The code is available on GitHub. Warning: there’s lot of “dead code” in there (various experiments that didn’t work out for whatever reason).
Active learning
I cooked up a scheme for active learning using the games it plays online against humans. However, it’s hard to tell if it works well. There are a few possibilities:
- My scheme works, but it only speeds up learning by like 2x (whereas I would need like a 20x speedup to see results on a reasonable timescale)
- My scheme doesn’t work, and it’s no better than plain old AGZ-style self-play
- My scheme would work, and drastically accelerate learning, but there’s a subtle bug in the training code somewhere
Unfortunately, it’s hard to tell with the amount of compute I have available.
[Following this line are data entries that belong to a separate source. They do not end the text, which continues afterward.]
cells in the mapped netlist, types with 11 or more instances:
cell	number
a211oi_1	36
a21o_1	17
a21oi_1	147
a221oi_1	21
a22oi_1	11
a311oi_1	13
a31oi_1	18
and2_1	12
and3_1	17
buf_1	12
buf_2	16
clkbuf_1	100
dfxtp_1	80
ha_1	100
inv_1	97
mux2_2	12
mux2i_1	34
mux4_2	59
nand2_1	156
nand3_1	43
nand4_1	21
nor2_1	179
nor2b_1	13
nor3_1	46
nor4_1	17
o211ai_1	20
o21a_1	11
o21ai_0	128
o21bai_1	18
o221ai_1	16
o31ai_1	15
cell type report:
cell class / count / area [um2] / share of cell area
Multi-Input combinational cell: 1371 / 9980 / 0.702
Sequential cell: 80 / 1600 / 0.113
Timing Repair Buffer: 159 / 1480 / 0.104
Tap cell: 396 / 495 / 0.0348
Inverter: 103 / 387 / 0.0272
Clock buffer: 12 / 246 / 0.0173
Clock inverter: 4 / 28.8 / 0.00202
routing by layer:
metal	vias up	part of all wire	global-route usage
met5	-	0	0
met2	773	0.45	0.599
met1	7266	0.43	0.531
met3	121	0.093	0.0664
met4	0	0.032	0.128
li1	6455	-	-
`src/rtl/div_unit_if.sv`:
```
// rtl/div_unit_if.sv - operand and result valid/ready channels of the iterative divider
interface div_unit_if #(
  parameter int WIDTH = 32
);
  logic             in_valid;
  logic             in_ready;
  logic [WIDTH-1:0] a;
  logic [WIDTH-1:0] b;
  logic [2:0]       op;
  logic             out_valid;
  logic             out_ready;
  logic [WIDTH-1:0] result;

  modport master (
    output in_valid, a, b, op, out_ready,
    input  in_ready, out_valid, result
  );

  modport slave (
    input  in_valid, a, b, op, out_ready,
    output in_ready, out_valid, result
  );
endinterface

```
`src/rtl/div_unit.sv`:
```
// rtl/div_unit.sv - radix-2 restoring divider for DIV/DIVU/REM/REMU with flush
module div_unit #(
  parameter int WIDTH = 32
) (
  input  logic      clk,
  input  logic      rst_n,
  input  logic      flush,
  div_unit_if.slave bus
);
  localparam int CW = $clog2(WIDTH);
  localparam logic [WIDTH-1:0] MIN = {1'b1, {(WIDTH-1){1'b0}}};

  typedef enum logic [1:0] {IDLE, CALC, DONE} state_t;

  state_t           state;
  logic [WIDTH-1:0] dvd;
  logic [WIDTH-1:0] dvs;
  logic [WIDTH-1:0] rem;
  logic [CW-1:0]    count;
  logic             is_rem;
  logic             neg_q;
  logic             neg_r;
  logic [WIDTH-1:0] result_q;
  logic             out_valid_q;

  logic             is_signed;
  logic             a_neg;
  logic             b_neg;
  logic             ovf;
  logic             special_op;
  logic [WIDTH-1:0] a_abs;
  logic [WIDTH-1:0] b_abs;
  logic [WIDTH-1:0] special;
  logic [WIDTH:0]   rem_shift;
  logic [WIDTH:0]   rem_sub;
  logic             qbit;
  logic [WIDTH-1:0] rem_next;
  logic [WIDTH-1:0] quo_next;
  logic [WIDTH-1:0] fin_q;
  logic [WIDTH-1:0] fin_r;

  always_comb begin
    is_signed  = ~bus.op[0];
    a_neg      = is_signed & bus.a[WIDTH-1];
    b_neg      = is_signed & bus.b[WIDTH-1];
    a_abs      = a_neg ? -bus.a : bus.a;
    b_abs      = b_neg ? -bus.b : bus.b;
    ovf        = is_signed && (bus.a == MIN) && (bus.b == '1);
    special_op = !bus.op[2] || (bus.b == '0) || ovf;
    special    = '0;
    if (!bus.op[2])
      special = '0;
    else if (bus.b == '0)
      special = bus.op[1] ? bus.a : '1;
    else if (ovf)
      special = bus.op[1] ? '0 : MIN;

    // One extra bit on the partial remainder so divisors >= 2^(W-1) cannot overflow it
    rem_shift = {rem, dvd[WIDTH-1]};
    rem_sub   = rem_shift - {1'b0, dvs};
    qbit      = ~rem_sub[WIDTH];
    rem_next  = qbit ? rem_sub[WIDTH-1:0] : rem_shift[WIDTH-1:0];
    quo_next  = {dvd[WIDTH-2:0], qbit};
    fin_q     = neg_q ? -quo_next : quo_next;
    fin_r     = neg_r ? -rem_next : rem_next;
  end

  assign bus.in_ready  = (state == IDLE);
  assign bus.out_valid = out_valid_q;
  assign bus.result    = result_q;

  always_ff @(posedge clk or negedge rst_n) begin
    if (!rst_n) begin
      state       <= IDLE;
      out_valid_q <= 1'b0;
      result_q    <= '0;
      count       <= '0;
      dvd         <= '0;
      dvs         <= '0;
      rem         <= '0;
      is_rem      <= 1'b0;
      neg_q       <= 1'b0;
      neg_r       <= 1'b0;
    end else if (flush) begin
      state       <= IDLE;
      out_valid_q <= 1'b0;
    end else begin
      case (state)
        IDLE: begin
          if (bus.in_valid) begin
            dvd    <= a_abs;
            dvs    <= b_abs;
            rem    <= '0;
            is_rem <= bus.op[1];
            neg_q  <= a_neg ^ b_neg;
            neg_r  <= a_neg;
            if (special_op) begin
              result_q    <= special;
              out_valid_q <= 1'b1;
              state       <= DONE;
            end else begin
              count <= CW'(WIDTH - 1);
              state <= CALC;
            end
          end
        end
        CALC: begin
          rem   <= rem_next;
          dvd   <= quo_next;
          count <= count - 1'b1;
          if (count == '0) begin
            result_q    <= is_rem ? fin_r : fin_q;
            out_valid_q <= 1'b1;
            state       <= DONE;
          end
        end
        DONE: begin
          if (bus.out_ready) begin
            out_valid_q <= 1'b0;
            state       <= IDLE;
          end
        end
        default: state <= IDLE;
      endcase
    end
  end
endmodule
```
`src/flat_wrapper.sv`:
```
// flat-port wrapper written by rule: the top's interface ports become plain ports
module div_unit_flat 
#(
  parameter int WIDTH = 32
)
  (clk, rst_n, flush, bus_in_valid, bus_a, bus_b, bus_op, bus_out_ready, bus_in_ready, bus_out_valid, bus_result);
  div_unit_if #(.WIDTH(WIDTH)) bus_i ();
  input  logic clk;
  input  logic rst_n;
  input  logic flush;
  input wire logic [$bits(bus_i.in_valid)-1:0] bus_in_valid;
  input wire logic [$bits(bus_i.a)-1:0] bus_a;
  input wire logic [$bits(bus_i.b)-1:0] bus_b;
  input wire logic [$bits(bus_i.op)-1:0] bus_op;
  input wire logic [$bits(bus_i.out_ready)-1:0] bus_out_ready;
  output wire logic [$bits(bus_i.in_ready)-1:0] bus_in_ready;
  output wire logic [$bits(bus_i.out_valid)-1:0] bus_out_valid;
  output wire logic [$bits(bus_i.result)-1:0] bus_result;
  assign bus_i.in_valid = bus_in_valid;
  assign bus_i.a = bus_a;
  assign bus_i.b = bus_b;
  assign bus_i.op = bus_op;
  assign bus_i.out_ready = bus_out_ready;
  assign bus_in_ready = bus_i.in_ready;
  assign bus_out_valid = bus_i.out_valid;
  assign bus_result = bus_i.result;
  div_unit #(.WIDTH(WIDTH)) u_core (.clk(clk), .rst_n(rst_n), .flush(flush), .bus(bus_i));
endmodule
```
===== config.mk =====
export PLATFORM = sky130hd
export DESIGN_NAME = divide
export DESIGN_NICKNAME = d
export VERILOG_FILES = /design/src/rtl/divide.sv
export SDC_FILE = /design/constraint.sdc
export NUM_CORES = 1
export LEC_CHECK = 0
export CAP_MARGIN = 20
export CORE_AREA = 5 5 97 99
export DETAILED_ROUTE_END_ITERATION = 12
export DIE_AREA = 0 0 102 104
export PLACE_DENSITY = 0.79
export REMOVE_ABC_BUFFERS = 1
export SLEW_MARGIN = 15
export SYNTH_ARGS = -nofsm -noshare
export SYNTH_HDL_FRONTEND = slang
export SYNTH_SLANG_ARGS = --single-unit

===== constraint.sdc =====
create_clock -name clock -period 2.8 [get_ports clock]
set_clock_uncertainty 0.2 [all_clocks]
set_input_delay 0.42 -clock clock [delete_from_list [all_inputs] [get_ports clock]]
set_output_delay 0.42 -clock clock [all_outputs]
set_load 0.01 [all_outputs]
<file path="config.mk">
export PLATFORM = sky130hd
export DESIGN_NAME = hex_display_bank
export DESIGN_NICKNAME = d
export VERILOG_FILES = /design/src/rtl/hex_display_bank.sv
export SDC_FILE = /design/constraint.sdc
export NUM_CORES = 1
export LEC_CHECK = 0
export ABC_AREA = 1
export BUFFER_PORTS_ARGS = -buffer_cell sky130_fd_sc_hd__buf_2
export CAP_MARGIN = 10
export CORE_MARGIN = 5
export CORE_UTILIZATION = 54
export CTS_CLUSTER_DIAMETER = 40
export DETAILED_ROUTE_END_ITERATION = 10
export HOLD_SLACK_MARGIN = 0.15
export PLACE_DENSITY = 0.83
export SYNTH_ARGS = -nofsm -noshare
export SYNTH_HDL_FRONTEND = slang
export SYNTH_SLANG_ARGS = --single-unit
</file>
<file path="constraint.sdc">
create_clock -name CLK -period 3.4 [get_ports CLK]
set_input_delay 0.17 -clock CLK [delete_from_list [all_inputs] [get_ports CLK]]
set_output_delay 0.17 -clock CLK [all_outputs]
set_load 0.01 [all_outputs]
</file>
<file path="src/rtl/cpu_state_dumper.sv">
// Snapshot engine: streams PC, register file and a data-memory window as tagged valid/ready words.
// Define DUMP_CHECKSUM_EN to append an XOR checksum word (tag 3) after the last memory word.
module cpu_state_dumper #(
  parameter int DATA_W    = 32,
  parameter int NUM_REGS  = 32,
  parameter int MEM_WORDS = 32,
  parameter int IDX_W     = 8
) (
  input  logic              clk_i,
  input  logic              rst_i,
  input  logic              trig_i,
  input  logic [DATA_W-1:0] pc_i,
  output logic [IDX_W-1:0]  reg_addr_o,
  input  logic [DATA_W-1:0] reg_data_i,
  output logic [IDX_W-1:0]  mem_addr_o,
  input  logic [DATA_W-1:0] mem_data_i,
  output logic              out_valid_o,
  input  logic              out_ready_i,
  output logic [DATA_W-1:0] out_data_o,
  output logic [1:0]        out_tag_o,
  output logic [IDX_W-1:0]  out_idx_o,
  output logic              busy_o,
  output logic              done_o,
  output logic              trig_lost_o
);

  localparam logic [2:0] S_IDLE = 3'd0;
  localparam logic [2:0] S_PC   = 3'd1;
  localparam logic [2:0] S_REG  = 3'd2;
  localparam logic [2:0] S_MEM  = 3'd3;
`ifdef DUMP_CHECKSUM_EN
  localparam logic [2:0] S_CSUM = 3'd4;
  localparam logic [1:0] TAG_CSUM = 2'd3;
`endif
  localparam logic [2:0] S_DONE = 3'd5;

  localparam logic [1:0] TAG_PC  = 2'd0;
  localparam logic [1:0] TAG_REG = 2'd1;
  localparam logic [1:0] TAG_MEM = 2'd2;

  localparam logic [IDX_W-1:0] LAST_REG = IDX_W'(NUM_REGS - 1);
  localparam logic [IDX_W-1:0] LAST_MEM = IDX_W'(MEM_WORDS - 1);
  localparam logic [IDX_W-1:0] ONE      = IDX_W'(1);

  logic [2:0]       state;
  logic             xfer;
  logic [IDX_W-1:0] next_reg;
  logic [IDX_W-1:0] next_mem;

  assign xfer     = out_valid_o & out_ready_i;
  assign next_reg = (reg_addr_o == LAST_REG) ? '0 : reg_addr_o + ONE;
  assign next_mem = (mem_addr_o == LAST_MEM) ? '0 : mem_addr_o + ONE;
  assign busy_o   = (state != S_IDLE);
  assign done_o   = (state == S_DONE);

`ifdef DUMP_CHECKSUM_EN
  logic [DATA_W-1:0] csum;

  always_ff @(posedge clk_i or posedge rst_i) begin
    if (rst_i) begin
      csum <= '0;
    end else if (state == S_IDLE && trig_i) begin
      csum <= '0;
    end else if (xfer && (state == S_PC || state == S_REG || state == S_MEM)) begin
      csum <= csum ^ out_data_o;
    end
  end
`endif

  // Address registers run one entry ahead of the output register so the
  // combinational read data is already valid at the edge that loads it.
  always_ff @(posedge clk_i or posedge rst_i) begin
    if (rst_i) begin
      state       <= S_IDLE;
      out_valid_o <= 1'b0;
      out_data_o  <= '0;
      out_tag_o   <= '0;
      out_idx_o   <= '0;
      reg_addr_o  <= '0;
      mem_addr_o  <= '0;
      trig_lost_o <= 1'b0;
    end else begin
      if (trig_i && state != S_IDLE && state != S_DONE)
        trig_lost_o <= 1'b1;

      case (state)
        S_IDLE: begin
          if (trig_i) begin
            state       <= S_PC;
            out_valid_o <= 1'b1;
            out_data_o  <= pc_i;
            out_tag_o   <= TAG_PC;
            out_idx_o   <= '0;
            reg_addr_o  <= '0;
            mem_addr_o  <= '0;
          end
        end
        S_PC: begin
          if (xfer) begin
            state      <= S_REG;
            out_data_o <= reg_data_i;
            out_tag_o  <= TAG_REG;
            out_idx_o  <= reg_addr_o;
            reg_addr_o <= next_reg;
          end
        end
        S_REG: begin
          if (xfer) begin
            if (out_idx_o == LAST_REG) begin
              state      <= S_MEM;
              out_data_o <= mem_data_i;
              out_tag_o  <= TAG_MEM;
              out_idx_o  <= mem_addr_o;
              mem_addr_o <= next_mem;
            end else begin
              out_data_o <= reg_data_i;
              out_idx_o  <= reg_addr_o;
              reg_addr_o <= next_reg;
            end
          end
        end
        S_MEM: begin
          if (xfer) begin
            if (out_idx_o == LAST_MEM) begin
`ifdef DUMP_CHECKSUM_EN
              // Fold in the word leaving on this edge; the accumulator lags by one.
              state      <= S_CSUM;
              out_data_o <= csum ^ out_data_o;
              out_tag_o  <= TAG_CSUM;
              out_idx_o  <= '0;
`else
              state       <= S_DONE;
              out_valid_o <= 1'b0;
              out_data_o  <= '0;
              out_tag_o   <= '0;
              out_idx_o   <= '0;
`endif
            end else begin
              out_data_o <= mem_data_i;
              out_idx_o  <= mem_addr_o;
              mem_addr_o <= next_mem;
            end
          end
        end
`ifdef DUMP_CHECKSUM_EN
        S_CSUM: begin
          if (xfer) begin
            state       <= S_DONE;
            out_valid_o <= 1'b0;
            out_data_o  <= '0;
            out_tag_o   <= '0;
            out_idx_o   <= '0;
          end
        end
`endif
        S_DONE: begin
          state <= S_IDLE;
        end
        default: begin
          state       <= S_IDLE;
          out_valid_o <= 1'b0;
        end
      endcase
    end
  end

endmodule

</file>
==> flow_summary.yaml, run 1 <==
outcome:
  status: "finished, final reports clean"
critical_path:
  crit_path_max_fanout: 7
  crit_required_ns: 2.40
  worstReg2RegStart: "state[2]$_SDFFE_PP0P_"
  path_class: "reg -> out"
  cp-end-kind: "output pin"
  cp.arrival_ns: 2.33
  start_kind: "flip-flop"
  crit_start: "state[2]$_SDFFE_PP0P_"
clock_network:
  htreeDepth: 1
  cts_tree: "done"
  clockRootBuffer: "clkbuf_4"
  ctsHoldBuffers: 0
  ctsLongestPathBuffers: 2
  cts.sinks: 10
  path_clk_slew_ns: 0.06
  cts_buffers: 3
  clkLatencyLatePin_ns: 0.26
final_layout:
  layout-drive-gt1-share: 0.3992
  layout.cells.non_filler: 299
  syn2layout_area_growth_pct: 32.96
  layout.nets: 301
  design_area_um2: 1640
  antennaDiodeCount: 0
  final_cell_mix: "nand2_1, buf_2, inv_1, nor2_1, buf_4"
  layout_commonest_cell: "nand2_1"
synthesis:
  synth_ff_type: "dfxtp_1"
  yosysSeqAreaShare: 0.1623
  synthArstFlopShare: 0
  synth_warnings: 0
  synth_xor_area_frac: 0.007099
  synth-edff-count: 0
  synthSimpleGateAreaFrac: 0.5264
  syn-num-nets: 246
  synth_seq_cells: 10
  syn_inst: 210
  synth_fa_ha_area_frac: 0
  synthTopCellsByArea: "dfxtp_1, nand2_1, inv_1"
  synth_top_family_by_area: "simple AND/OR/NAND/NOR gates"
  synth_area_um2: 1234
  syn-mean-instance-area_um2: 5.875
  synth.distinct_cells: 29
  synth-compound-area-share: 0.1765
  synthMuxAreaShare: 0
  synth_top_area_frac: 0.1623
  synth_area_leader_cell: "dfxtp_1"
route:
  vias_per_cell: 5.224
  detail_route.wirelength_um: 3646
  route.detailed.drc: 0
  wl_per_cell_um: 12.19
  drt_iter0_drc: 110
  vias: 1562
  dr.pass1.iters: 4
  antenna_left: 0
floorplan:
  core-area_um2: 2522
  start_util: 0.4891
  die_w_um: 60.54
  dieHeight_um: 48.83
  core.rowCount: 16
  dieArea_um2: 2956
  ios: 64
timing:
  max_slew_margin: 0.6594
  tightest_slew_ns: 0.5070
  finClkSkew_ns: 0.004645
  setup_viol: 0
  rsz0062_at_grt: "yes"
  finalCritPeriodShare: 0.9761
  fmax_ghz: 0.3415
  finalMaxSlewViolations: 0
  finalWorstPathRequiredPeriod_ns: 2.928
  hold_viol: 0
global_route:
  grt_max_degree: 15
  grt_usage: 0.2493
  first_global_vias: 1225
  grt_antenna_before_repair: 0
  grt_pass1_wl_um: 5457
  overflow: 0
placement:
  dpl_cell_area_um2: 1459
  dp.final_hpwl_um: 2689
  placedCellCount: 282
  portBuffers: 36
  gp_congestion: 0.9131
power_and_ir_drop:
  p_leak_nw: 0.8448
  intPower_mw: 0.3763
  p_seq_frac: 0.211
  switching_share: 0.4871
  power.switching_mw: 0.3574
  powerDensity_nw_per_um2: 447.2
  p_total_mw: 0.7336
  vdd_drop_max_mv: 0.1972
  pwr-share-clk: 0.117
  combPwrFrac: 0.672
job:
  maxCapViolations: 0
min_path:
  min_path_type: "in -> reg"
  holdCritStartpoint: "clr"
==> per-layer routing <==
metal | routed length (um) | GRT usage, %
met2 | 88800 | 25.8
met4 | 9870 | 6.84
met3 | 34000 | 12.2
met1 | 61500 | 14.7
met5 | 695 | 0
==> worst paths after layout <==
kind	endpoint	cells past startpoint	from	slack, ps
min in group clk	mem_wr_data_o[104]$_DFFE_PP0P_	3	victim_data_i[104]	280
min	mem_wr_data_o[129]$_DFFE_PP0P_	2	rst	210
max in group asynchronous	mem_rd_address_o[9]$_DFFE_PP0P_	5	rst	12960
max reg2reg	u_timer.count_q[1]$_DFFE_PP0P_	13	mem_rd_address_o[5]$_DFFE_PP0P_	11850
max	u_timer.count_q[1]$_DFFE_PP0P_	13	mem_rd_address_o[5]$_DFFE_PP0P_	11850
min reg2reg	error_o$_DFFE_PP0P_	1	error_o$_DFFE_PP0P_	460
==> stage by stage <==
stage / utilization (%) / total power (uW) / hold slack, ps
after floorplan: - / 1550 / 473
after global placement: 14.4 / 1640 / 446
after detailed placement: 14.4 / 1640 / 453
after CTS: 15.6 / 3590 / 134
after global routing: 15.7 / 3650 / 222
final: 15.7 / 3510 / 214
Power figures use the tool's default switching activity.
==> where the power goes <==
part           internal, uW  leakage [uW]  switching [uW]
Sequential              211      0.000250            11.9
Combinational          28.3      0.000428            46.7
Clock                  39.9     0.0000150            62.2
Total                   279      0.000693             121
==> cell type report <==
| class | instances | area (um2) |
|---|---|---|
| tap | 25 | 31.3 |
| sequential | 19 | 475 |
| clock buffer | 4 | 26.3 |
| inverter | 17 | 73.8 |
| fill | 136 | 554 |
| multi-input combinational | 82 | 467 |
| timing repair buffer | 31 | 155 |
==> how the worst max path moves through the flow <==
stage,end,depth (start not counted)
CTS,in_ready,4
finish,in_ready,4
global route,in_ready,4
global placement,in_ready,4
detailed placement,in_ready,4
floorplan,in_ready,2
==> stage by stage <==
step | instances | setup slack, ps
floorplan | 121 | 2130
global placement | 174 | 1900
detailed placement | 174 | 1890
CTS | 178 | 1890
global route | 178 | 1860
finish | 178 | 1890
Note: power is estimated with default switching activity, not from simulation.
**config.mk**
```make
export PLATFORM = sky130hd
export DESIGN_NAME = mem_access_sequencer
export DESIGN_NICKNAME = d
export VERILOG_FILES = /design/src/rtl/mem_access_sequencer.sv
export SDC_FILE = /design/constraint.sdc
export NUM_CORES = 1
export LEC_CHECK = 0
export CORE_ASPECT_RATIO = 0.7
export CORE_UTILIZATION = 42
export DETAILED_ROUTE_END_ITERATION = 8
export GPL_TIMING_DRIVEN = 0
export PLACE_DENSITY = 0.81
export SETUP_SLACK_MARGIN = 0.02
export SLEW_MARGIN = 20
export SYNTH_ARGS = -nofsm -noshare
export SYNTH_HDL_FRONTEND = slang
export SYNTH_SLANG_ARGS = --single-unit
export TNS_END_PERCENT = 100
```
**constraint.sdc**
```tcl
create_clock -name CLK -period 5.28 [get_ports CLK]
set_input_delay 1.056 -clock CLK [delete_from_list [all_inputs] [get_ports CLK]]
set_output_delay 1.056 -clock CLK [all_outputs]
set_load 0.005 [all_outputs]
```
I’m still pretty curious about this area, so I may pick this back up again some day.
Gameplay notes
Most of the time, the bot plays pretty strong moves, maybe at a low- to mid-dan level. But it has blind spots around certain tactical situations, like ladders and semeai. This is because the tree search runs at a very low number of playouts. So even if you’re hopelessly behind in a game, you can often trick it into blundering the game away.
I keep the number of playouts low because:
- I’m running it on a server that’s physically in my house, using electricity that I pay for
- I wanted the bot to play quickly
- I wanted the bot to handle multiple games at once
- I wanted to keep my GPU free for my own purposes
I have a few ideas to improve its play in these situations – maybe I’ll find some time to experiment with them some day!
What’s up with the weird name?
“Go” is the Japanese name for the game. In Korea the game is called “baduk” (바둑).
Edward Kennedy “Duke” Ellington was a legendary jazz pianist and bandleader from the early 20th century.
To explain the joke, you must kill the joke.
Duke Ellington facts
- Like all great humans, Duke Ellington was born in DC.
- Duke Ellington’s piano teacher was Mrs. Clinkscales.
- My first CD was compilation of Duke Ellington’s greatest hits.